Yay! Colonies on our Top10 plates! We're running a colony PCR as we speak to check if they contain the desired insert... stay tuned

So, all plates contained colonies except that of 026 (J61101-rubA4-J61107-rubR). Per plate 5 colonies were PCRed. The colony PCR showed that of 028, 108, and 331 at least one is correct. 027 didn't show any PCR product, but seeing there were more than 5 colonies on the plate we will PCR some more colonies over night - possibly there is a positive one nonetheless.

TUDelft 20100908 PCR.png

Lane description

# Description Expected Length (bp) Correct?
0 Smartladder (5μl)
1-4 108 (#2-5) 1085bp #2,3,4,5
5-8 027 (#1-5) 1644bp None (PCR more colonies)
9-13 028 (#1-5) 1714bp #4
14 331 (#1)
15-18 331 (#2-5)
19-23 306 (#1-5) n/a Is in another backbone (used wrong primers)
24 108 (#1) 1085bp #1
25-27 021(A-B-C)(Hugo)
28 027 (#5) 1644 none
29 Smartladder (5μl)

Emulsifier

Our new construct with AlnA should be shipped by now by MrGene. Meanwhile we have optimized the protocol of the emulsification assay. In addition to the assay done last week, I now repeated the assay using only M9 and LB. This was done to see whether the medium itself already shows some background in the assay.
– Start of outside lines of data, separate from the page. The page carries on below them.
==> config.mk <==
export PLATFORM = sky130hd
export DESIGN_NAME = swc_top
export DESIGN_NICKNAME = d
export VERILOG_FILES = /design/src/logic/swc_pkg.sv /design/src/logic/swc_top.sv /design/src/logic/swc_wdt.sv
export VERILOG_INCLUDE_DIRS = /design/src /design/src/logic
export SDC_FILE = /design/constraint.sdc
export NUM_CORES = 1
export LEC_CHECK = 0
export BUFFER_PORTS_ARGS = -buffer_cell sky130_fd_sc_hd__buf_2
export CAP_MARGIN = 20
export CORE_MARGIN = 5
export CORE_UTILIZATION = 55
export CTS_CLUSTER_DIAMETER = 120
export CTS_CLUSTER_SIZE = 30
export DETAILED_ROUTE_END_ITERATION = 10
export PLACE_DENSITY = 0.83
export SETUP_SLACK_MARGIN = 0.05
export SYNTH_ARGS = -nofsm -noshare
export SYNTH_HDL_FRONTEND = slang
export SYNTH_SLANG_ARGS = --single-unit
==> constraint.sdc <==
create_clock -name core_clk -period 2.3 [get_ports core_clk]
set_input_delay 0.115 -clock core_clk [delete_from_list [all_inputs] [get_ports core_clk]]
set_output_delay 0.115 -clock core_clk [all_outputs]
set_load 0.02 [all_outputs]
==> src/logic/swc_consts.svh <==
// constants of the sleep and wake-up controller
`ifndef SWC_CONSTS_SVH
`define SWC_CONSTS_SVH
// ****************************************************************
// register map
// ****************************************************************
`define SWC_ADDR_W 4
`define SWC_REG_CTRL 4'h0
`define SWC_REG_STATUS 4'h1
`define SWC_REG_IRQ_EN 4'h2
`define SWC_REG_CAUSE 4'h3
`define SWC_REG_WDT_LIMIT 4'h4
// ctrl fields
`define SWC_CTRL_WDT_EN 0
`define SWC_CTRL_GIE 1
`define SWC_CTRL_OSC_LSB 2
`define SWC_CTRL_RESET 32'h0000_0001
// status fields
`define SWC_STAT_PD 0
`define SWC_STAT_TO 1
`define SWC_STAT_ASLEEP 2
`define SWC_STAT_STARTUP 3
// irq enable fields
`define SWC_IEN_EXT 0
`define SWC_IEN_PORT 1
`define SWC_IEN_CMP 2
`define SWC_IEN_RESET 32'h0000_0000
// ****************************************************************
// timing
// ****************************************************************
`define SWC_OST_PERIODS 1024
`define SWC_OSC_PER_CLK 1
`define SWC_OST_CYCLES (`SWC_OST_PERIODS / `SWC_OSC_PER_CLK)
`define SWC_WDT_LIMIT_RESET 32'h0000_ffff
`define SWC_IRQ_VECTOR 13'h0004
`endif

==> src/logic/swc_pkg.sv <==
// types of the sleep and wake-up controller
`include "swc_consts.svh"
package swc_pkg;
  typedef enum logic [1:0] {
    osc_rc,
    crystal_osc_mode,
    high_speed_osc_mode,
    low_power_osc_mode
  } swc_osc_e;
  typedef enum logic [1:0] {
    wake_none,
    wake_watchdog,
    wake_interrupt,
    wake_master_clear
  } swc_cause_e;
  typedef logic [`SWC_ADDR_W-1:0] swc_addr_t;
endpackage : swc_pkg

==> src/logic/swc_top.sv <==
// sleep and wake-up controller with avalon register slave
`include "swc_consts.svh"
module swc_top #(
  parameter int OST_CYCLES = `SWC_OST_CYCLES,
  parameter int PIN_W = 8
) (
  // clock and reset
  input wire logic core_clk,
  input wire logic rst,
  // avalon slave
  input wire swc_pkg::swc_addr_t avs_address,
  input wire logic avs_read,
  input wire logic avs_write,
  input wire logic [31:0] avs_writedata,
  output logic [31:0] avs_readdata,
  output logic avs_waitrequest,
  // core handshake
  input wire logic sleep_exec,
  input wire logic [12:0] pc_now,
  output logic [12:0] prefetch_addr,
  output logic core_run,
  output logic core_reset,
  output logic branch_vector,
  output logic [12:0] vector_addr,
  // wake sources
  input wire logic master_clear_pin_n,
  input wire logic external_int_pin,
  input wire logic port_change_flag,
  input wire logic comparator_flag,
  input wire logic wdt_osc_tick,
  // oscillator
  output logic osc_driver_en,
  // io hold
  input wire logic [PIN_W-1:0] pin_out_core,
  input wire logic [PIN_W-1:0] pin_oe_core,
  output logic [PIN_W-1:0] pin_out,
  output logic [PIN_W-1:0] pin_oe,
  // watchdog reset to the core, internal only
  output logic wdt_reset
);
  import swc_pkg::*;

  // ****************************************************************
  // state
  // ****************************************************************
  typedef enum logic [1:0] {
    st_run,
    st_sleep,
    st_startup,
    st_resume
  } swc_state_e;

  typedef struct packed {
    swc_state_e st;
    logic [1:0] master_clear_pin_sync;
    logic [1:0] ext_sync;
    logic [1:0] port_sync;
    logic [1:0] cmp_sync;
    logic ext_prev;
    logic ext_flag;
    logic wdt_en;
    logic global_irq_enable;
    swc_osc_e osc;
    logic [2:0] irq_en;
    logic [2:0] irq_en_at_sleep;
    logic pd;
    logic to;
    swc_cause_e cause;
    logic [31:0] wdt_limit;
    logic [15:0] ost_cnt;
    logic [12:0] prefetch;
    logic core_run;
    logic core_reset;
    logic branch;
    logic osc_en;
    logic [PIN_W-1:0] pin_out;
    logic [PIN_W-1:0] pin_oe;
    logic wdt_reset;
    logic wdt_clear;
    logic [31:0] rdata;
    logic ack;
  } swc_top_s;

  swc_top_s state_ff;
  swc_top_s nxt_state;
  logic wdt_timeout;

  initial begin
    if (OST_CYCLES < 1 || OST_CYCLES > 65535) begin
      $error("swc_top startup count out of range");
    end
    if (PIN_W < 1) begin
      $error("swc_top pin width too small");
    end
  end

  function automatic logic [2:0] pending(input logic [2:0] en, input logic [2:0] flg);
    pending = en & flg;
  endfunction : pending

  // ****************************************************************
  // watchdog
  // ****************************************************************
  swc_wdt #(
    .WIDTH(32)
  ) u_wdt (
    .core_clk(core_clk),
    .rst(rst),
    .enable(state_ff.wdt_en),
    .tick(wdt_osc_tick),
    .clear(state_ff.wdt_clear),
    .limit(state_ff.wdt_limit),
    .timeout(wdt_timeout)
  );

  // ****************************************************************
  // next state
  // ****************************************************************
  always_comb begin
    logic [2:0] flags;
    logic master_clear_pin_active;
    logic bus_req;
    flags = '0;
    master_clear_pin_active = 1'b0;
    bus_req = 1'b0;
    nxt_state = state_ff;
    nxt_state.master_clear_pin_sync = {state_ff.master_clear_pin_sync[0], ~master_clear_pin_n};
    nxt_state.ext_sync = {state_ff.ext_sync[0], external_int_pin};
    nxt_state.port_sync = {state_ff.port_sync[0], port_change_flag};
    nxt_state.cmp_sync = {state_ff.cmp_sync[0], comparator_flag};
    nxt_state.ext_prev = state_ff.ext_sync[1];
    nxt_state.wdt_clear = 1'b0;
    nxt_state.wdt_reset = 1'b0;
    nxt_state.core_reset = 1'b0;
    nxt_state.branch = 1'b0;
    nxt_state.ack = 1'b0;
    master_clear_pin_active = state_ff.master_clear_pin_sync[1];
    // rising edge on the external pin sets its flag
    if (state_ff.ext_sync[1] && !state_ff.ext_prev) begin
      nxt_state.ext_flag = 1'b1;
    end
    flags = {state_ff.cmp_sync[1], state_ff.port_sync[1], state_ff.ext_flag};

    // avalon slave, one wait cycle then answer
    bus_req = (avs_read || avs_write) && !state_ff.ack;
    if (bus_req) begin
      nxt_state.ack = 1'b1;
      nxt_state.rdata = '0;
      if (avs_address == `SWC_REG_CTRL) begin
        nxt_state.rdata = {28'h0, state_ff.osc, state_ff.global_irq_enable, state_ff.wdt_en};
      end else if (avs_address == `SWC_REG_STATUS) begin
        nxt_state.rdata = {28'h0, state_ff.st == st_startup, state_ff.st == st_sleep,
                           state_ff.to, state_ff.pd};
      end else if (avs_address == `SWC_REG_IRQ_EN) begin
        nxt_state.rdata = {28'h0, state_ff.ext_flag, state_ff.irq_en};
      end else if (avs_address == `SWC_REG_CAUSE) begin
        nxt_state.rdata = {30'h0, state_ff.cause};
      end else if (avs_address == `SWC_REG_WDT_LIMIT) begin
        nxt_state.rdata = state_ff.wdt_limit;
      end
    end
    // writes land at the edge where waitrequest is seen low
    if (state_ff.ack && avs_write) begin
      if (avs_address == `SWC_REG_CTRL) begin
        nxt_state.wdt_en = avs_writedata[`SWC_CTRL_WDT_EN];
        nxt_state.global_irq_enable = avs_writedata[`SWC_CTRL_GIE];
        nxt_state.osc = swc_osc_e'(avs_writedata[`SWC_CTRL_OSC_LSB +: 2]);
      end else if (avs_address == `SWC_REG_IRQ_EN) begin
        nxt_state.irq_en = avs_writedata[2:0];
        // writing one to bit 3 clears the external flag; a new edge wins
        if (avs_writedata[3] && !(state_ff.ext_sync[1] && !state_ff.ext_prev)) begin
          nxt_state.ext_flag = 1'b0;
        end
      end else if (avs_address == `SWC_REG_WDT_LIMIT) begin
        nxt_state.wdt_limit = avs_writedata;
      end
    end

    case (state_ff.st)
      st_run: begin
        nxt_state.pin_out = pin_out_core;
        nxt_state.pin_oe = pin_oe_core;
        if (wdt_timeout) begin
          nxt_state.wdt_reset = 1'b1;
          nxt_state.core_reset = 1'b1;
          nxt_state.to = 1'b0;
        end else if (sleep_exec) begin
          nxt_state.st = st_sleep;
          nxt_state.wdt_clear = 1'b1;
          nxt_state.pd = 1'b0;
          nxt_state.to = 1'b1;
          nxt_state.prefetch = pc_now + 13'h0001;
          nxt_state.irq_en_at_sleep = state_ff.irq_en;
          nxt_state.core_run = 1'b0;
          nxt_state.osc_en = 1'b0;
          nxt_state.cause = wake_none;
        end
      end
      st_sleep: begin
        // pins keep their last driven state
        if (wdt_timeout) begin
          nxt_state.to = 1'b0;
          nxt_state.cause = wake_watchdog;
          nxt_state.wdt_clear = 1'b1;
          nxt_state.osc_en = 1'b1;
          nxt_state.ost_cnt = '0;
          nxt_state.st = (state_ff.osc == osc_rc) ? st_resume : st_startup;
        end else if (|pending(state_ff.irq_en_at_sleep, flags)) begin
          nxt_state.cause = wake_interrupt;
          nxt_state.wdt_clear = 1'b1;
          nxt_state.osc_en = 1'b1;
          nxt_state.ost_cnt = '0;
          nxt_state.st = (state_ff.osc == osc_rc) ? st_resume : st_startup;
        end
      end
      st_startup: begin
        if (state_ff.ost_cnt == 16'(OST_CYCLES - 1)) begin
          nxt_state.st = st_resume;
        end else begin
          nxt_state.ost_cnt = state_ff.ost_cnt + 16'h0001;
        end
      end
      st_resume: begin
        nxt_state.core_run = 1'b1;
        nxt_state.st = st_run;
        // interrupt wake with gie set branches in the same cycle the core restarts
        nxt_state.branch = (state_ff.cause == wake_interrupt) && state_ff.global_irq_enable;
      end
      default: begin
        nxt_state.st = st_run;
      end
    endcase

    // master clear overrides the state machine, resets the core and clears gie
    if (master_clear_pin_active) begin
      nxt_state.st = st_run;
      nxt_state.core_reset = 1'b1;
      nxt_state.core_run = 1'b1;
      nxt_state.osc_en = 1'b1;
      nxt_state.wdt_clear = 1'b1;
      nxt_state.global_irq_enable = 1'b0;
      if (state_ff.st != st_run) begin
        nxt_state.cause = wake_master_clear;
      end
    end
  end

  always_ff @(posedge core_clk) begin
    if (rst) begin
      state_ff <= '0;
      state_ff.st <= st_run;
      state_ff.pd <= 1'b1;
      state_ff.to <= 1'b1;
      state_ff.wdt_en <= 1'(`SWC_CTRL_RESET);
      state_ff.global_irq_enable <= 1'b0;
      state_ff.osc <= osc_rc;
      state_ff.irq_en <= 3'(`SWC_IEN_RESET);
      state_ff.wdt_limit <= `SWC_WDT_LIMIT_RESET;
      state_ff.core_run <= 1'b1;
      state_ff.osc_en <= 1'b1;
    end else begin
      state_ff <= nxt_state;
    end
  end

  // ****************************************************************
  // outputs
  // ****************************************************************
  assign avs_readdata = state_ff.rdata;
  assign avs_waitrequest = ~state_ff.ack;
  assign prefetch_addr = state_ff.prefetch;
  assign core_run = state_ff.core_run;
  assign core_reset = state_ff.core_reset;
  assign branch_vector = state_ff.branch;
  assign vector_addr = `SWC_IRQ_VECTOR;
  assign osc_driver_en = state_ff.osc_en;
  assign pin_out = state_ff.pin_out;
  assign pin_oe = state_ff.pin_oe;
  assign wdt_reset = state_ff.wdt_reset;
endmodule : swc_top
The experiment was done in triplicate.

TU Delft emulsification assay M9 LB.GIF

Since the background was already 0.223, opposed to about 0.12 last time, the emulsification capacity of M9 seems to be in the 0.5 mM SDS range. LB shows a higher emulsification capacity. So we decided to use K12 as the host for our emulsification production.